| First Author | Stromnes IM | Year | 2010 |
| Journal | J Clin Invest | Volume | 120 |
| Issue | 10 | Pages | 3722-34 |
| PubMed ID | 20890046 | Mgi Jnum | J:165326 |
| Mgi Id | MGI:4837016 | Doi | 10.1172/JCI41991 |
| Citation | Stromnes IM, et al. (2010) Abrogating Cbl-b in effector CD8(+) T cells improves the efficacy of adoptive therapy of leukemia in mice. J Clin Invest 120(10):3722-34 |
| abstractText | The clinical use of adoptive immunotherapy with tumor-reactive T cells to treat established cancers is limited in part by the poor in vivo survival and function of the transferred T cells. Although administration of exogenous cytokines such as IL-2 can promote T cell survival, such strategies have many nonspecific activities and are often associated with toxicity. We show here that abrogating expression of Casitas B-lineage lymphoma b (Cbl-b), a negative regulator of lymphocyte activation, in tumor-reactive CD8(+) T cells expanded ex vivo increased the efficacy of adoptive immunotherapy of disseminated leukemia in mice. Mechanistically, Cbl-b abrogation bypassed the requirement for exogenous IL-2 administration for tumor eradication in vivo.
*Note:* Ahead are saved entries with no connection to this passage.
==> config.mk <==
export PLATFORM = sky130hd
export DESIGN_NAME = eeprom_rw_ctrl
export DESIGN_NICKNAME = d
export VERILOG_FILES = /design/src/rtl/eeprom_rw_ctrl_pkg.sv /design/src/rtl/eeprom_rw_ctrl.sv
export SDC_FILE = /design/constraint.sdc
export NUM_CORES = 1
export LEC_CHECK = 0
export ABC_AREA = 1
export BUFFER_PORTS_ARGS = -buffer_cell sky130_fd_sc_hd__clkbuf_2
export CAP_MARGIN = 15
export CELL_PAD_IN_SITES_DETAIL_PLACEMENT = 1
export CELL_PAD_IN_SITES_GLOBAL_PLACEMENT = 1
export CORE_UTILIZATION = 46
export CTS_BUF_LIST = sky130_fd_sc_hd__clkbuf_4 sky130_fd_sc_hd__clkbuf_8
export CTS_CLUSTER_SIZE = 28
export DETAILED_ROUTE_END_ITERATION = 6
export GPL_TIMING_DRIVEN = 0
export PLACE_DENSITY = 0.83
export SYNTH_ARGS = -nofsm -noshare
export SYNTH_HDL_FRONTEND = slang
export SYNTH_SLANG_ARGS = --single-unit
==> constraint.sdc <==
create_clock -name clk -period 3.1 [get_ports clk]
set_input_delay 0.31 -clock clk [delete_from_list [all_inputs] [get_ports clk]]
set_output_delay 0.31 -clock clk [all_outputs]
set_load 0.05 [all_outputs]
==> src/rtl/eeprom_rw_ctrl_pkg.sv <==
// Shared I2C parameters: master command bits and SCL timing, used by this sequencer
// and by the byte-level I2C master.
package eeprom_rw_ctrl_pkg;

    localparam logic [3:0] I2C_CMD_START = 4'b0001;
    localparam logic [3:0] I2C_CMD_WRITE = 4'b0010;
    localparam logic [3:0] I2C_CMD_READ  = 4'b0100;
    localparam logic [3:0] I2C_CMD_STOP  = 4'b1000;

    localparam int unsigned SYS_CLK_HZ = 50_000_000;
    localparam int unsigned I2C_SCL_HZ = 100_000;
    localparam int unsigned SCL_DIV    = SYS_CLK_HZ / (4 * I2C_SCL_HZ);

    // Data-phase command: READ or WRITE, with STOP attached to the final byte.
    function automatic logic [3:0] byte_cmd(input logic is_read, input logic is_last);
        byte_cmd = (is_read ? I2C_CMD_READ : I2C_CMD_WRITE) | (is_last ? I2C_CMD_STOP : 4'b0000);
    endfunction

endpackage

==> src/rtl/eeprom_rw_ctrl.sv <==
// EEPROM transaction sequencer: turns read/write operations into the per-byte command
// stream of the I2C master and enforces the write-cycle time after each write.
module eeprom_rw_ctrl
    import eeprom_rw_ctrl_pkg::*;
#(
    parameter logic [6:0]  DEV_ADDR  = 7'b1010000,
    parameter int unsigned PAGE_SIZE = 16,
    parameter int unsigned LEN_W     = 5,
    parameter int unsigned TWR_CYC   = 250000
) (
    input  logic             clk,
    input  logic             rst_n,
    input  logic             op_req,
    input  logic             op_wr,
    input  logic [7:0]       op_addr,
    input  logic [LEN_W-1:0] op_len,
    output logic             op_rdy,
    input  logic [7:0]       wr_data,
    output logic             wr_data_ack,
    output logic [7:0]       rd_data,
    output logic             rd_vld,
    output logic             op_done,
    output logic             i2c_req,
    output logic [3:0]       i2c_cmd,
    output logic [7:0]       i2c_din,
    input  logic [7:0]       i2c_dout,
    input  logic             i2c_done
);

    localparam int TWR_W = $clog2(TWR_CYC + 1);

    typedef enum logic [6:0] {
        S_IDLE    = 7'b0000001,
        S_WR_DEV  = 7'b0000010,
        S_WR_ADDR = 7'b0000100,
        S_WR_DATA = 7'b0001000,
        S_RD_DEV  = 7'b0010000,
        S_RD_DATA = 7'b0100000,
        S_TWR     = 7'b1000000
    } state_t;

    state_t           state_reg;
    logic             op_wr_reg;
    logic [7:0]       op_addr_reg;
    logic [LEN_W-1:0] last_idx_reg;
    logic [LEN_W-1:0] cnt_byte_reg;
    logic             cmd_pend_reg;
    logic             fin_reg;
    logic [TWR_W-1:0] twr_cnt_reg;

    logic             cmd_done;
    logic             last_byte;
    logic [LEN_W-1:0] next_idx;
    logic             next_last;

    // Only a done that answers an issued command may move the sequence on.
    assign cmd_done  = cmd_pend_reg && i2c_done;
    assign last_byte = (cnt_byte_reg == last_idx_reg);
    assign next_idx  = (state_reg == S_WR_DATA || state_reg == S_RD_DATA)
                       ? cnt_byte_reg + LEN_W'(1) : '0;
    assign next_last = (next_idx == last_idx_reg);

    // Combinational so the byte is taken in the same cycle the next WRITE is registered.
    assign wr_data_ack = cmd_done &&
                         ((state_reg == S_WR_ADDR && op_wr_reg) ||
                          (state_reg == S_WR_DATA && !last_byte));

    always_ff @(posedge clk or negedge rst_n) begin
        if (!rst_n) begin
            state_reg    <= S_IDLE;
            op_rdy       <= 1'b1;
            op_wr_reg    <= 1'b0;
            op_addr_reg  <= '0;
            last_idx_reg <= '0;
            cnt_byte_reg <= '0;
            cmd_pend_reg <= 1'b0;
            fin_reg      <= 1'b0;
            twr_cnt_reg  <= '0;
            i2c_req      <= 1'b0;
            i2c_cmd      <= '0;
            i2c_din      <= '0;
            rd_data      <= '0;
            rd_vld       <= 1'b0;
            op_done      <= 1'b0;
        end else begin
            i2c_req <= 1'b0;
            rd_vld  <= 1'b0;
            op_done <= 1'b0;
            case (state_reg)
                S_IDLE: begin
                    if (op_req) begin
                        op_wr_reg    <= op_wr;
                        op_addr_reg  <= op_addr;
                        cnt_byte_reg <= '0;
                        if (op_len == '0)
                            last_idx_reg <= '0;
                        else if (op_len > LEN_W'(PAGE_SIZE))
                            last_idx_reg <= LEN_W'(PAGE_SIZE - 1);
                        else
                            last_idx_reg <= op_len - LEN_W'(1);
                        op_rdy       <= 1'b0;
                        state_reg    <= S_WR_DEV;
                        cmd_pend_reg <= 1'b1;
                        i2c_req      <= 1'b1;
                        i2c_cmd      <= I2C_CMD_START | I2C_CMD_WRITE;
                        i2c_din      <= {DEV_ADDR, 1'b0};
                    end
                end
                S_WR_DEV: begin
                    if (cmd_done) begin
                        state_reg <= S_WR_ADDR;
                        i2c_req   <= 1'b1;
                        i2c_cmd   <= I2C_CMD_WRITE;
                        i2c_din   <= op_addr_reg;
                    end
                end
                S_WR_ADDR: begin
                    if (cmd_done) begin
                        i2c_req      <= 1'b1;
                        cnt_byte_reg <= '0;
                        if (op_wr_reg) begin
                            state_reg <= S_WR_DATA;
                            i2c_cmd   <= byte_cmd(1'b0, next_last);
                            i2c_din   <= wr_data;
                        end else begin
                            state_reg <= S_RD_DEV;
                            i2c_cmd   <= I2C_CMD_START | I2C_CMD_WRITE;
                            i2c_din   <= {DEV_ADDR, 1'b1};
                        end
                    end
                end
                S_WR_DATA: begin
                    if (cmd_done) begin
                        if (last_byte) begin
                            state_reg    <= S_TWR;
                            cmd_pend_reg <= 1'b0;
                            twr_cnt_reg  <= '0;
                        end else begin
                            cnt_byte_reg <= next_idx;
                            i2c_req      <= 1'b1;
                            i2c_cmd      <= byte_cmd(1'b0, next_last);
                            i2c_din      <= wr_data;
                        end
                    end
                end
                S_RD_DEV: begin
                    if (cmd_done) begin
                        state_reg    <= S_RD_DATA;
                        cnt_byte_reg <= '0;
                        i2c_req      <= 1'b1;
                        i2c_cmd      <= byte_cmd(1'b1, next_last);
                    end
                end
                S_RD_DATA: begin
                    if (fin_reg) begin
                        fin_reg   <= 1'b0;
                        op_rdy    <= 1'b1;
                        state_reg <= S_IDLE;
                    end else if (cmd_done) begin
                        rd_data <= i2c_dout;
                        rd_vld  <= 1'b1;
                        if (last_byte) begin
                            op_done      <= 1'b1;
                            fin_reg      <= 1'b1;
                            cmd_pend_reg <= 1'b0;
                        end else begin
                            cnt_byte_reg <= next_idx;
                            i2c_req      <= 1'b1;
                            i2c_cmd      <= byte_cmd(1'b1, next_last);
                        end
                    end
                end
                S_TWR: begin
                    // op_done marks the last wait cycle; IDLE follows one cycle later.
                    if (fin_reg) begin
                        fin_reg   <= 1'b0;
                        op_rdy    <= 1'b1;
                        state_reg <= S_IDLE;
                    end else if (twr_cnt_reg == TWR_W'(TWR_CYC - 1)) begin
                        op_done <= 1'b1;
                        fin_reg <= 1'b1;
                    end else begin
                        twr_cnt_reg <= twr_cnt_reg + TWR_W'(1);
                    end
                end
                default: begin
                    state_reg    <= S_IDLE;
                    op_rdy       <= 1'b1;
                    cmd_pend_reg <= 1'b0;
                    fin_reg      <= 1'b0;
                end
            endcase
        end
    end

endmodule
In addition, CD8(+) T cells lacking Cbl-b demonstrated a lower threshold for activation, better survival following target recognition and stimulation, and enhanced proliferative responses as a result of both IL-2-dependent and -independent pathways. Importantly, siRNA knockdown of Cbl-b in human CD8(+)CD28- effector T cell clones similarly restored IL-2 production and proliferation following target recognition independent of exogenous IL-2, enhanced IFN-gamma production, and increased target avidity. Thus, abrogating Cbl-b expression in effector T cells may improve the efficacy of adoptive therapy of some human malignancies. |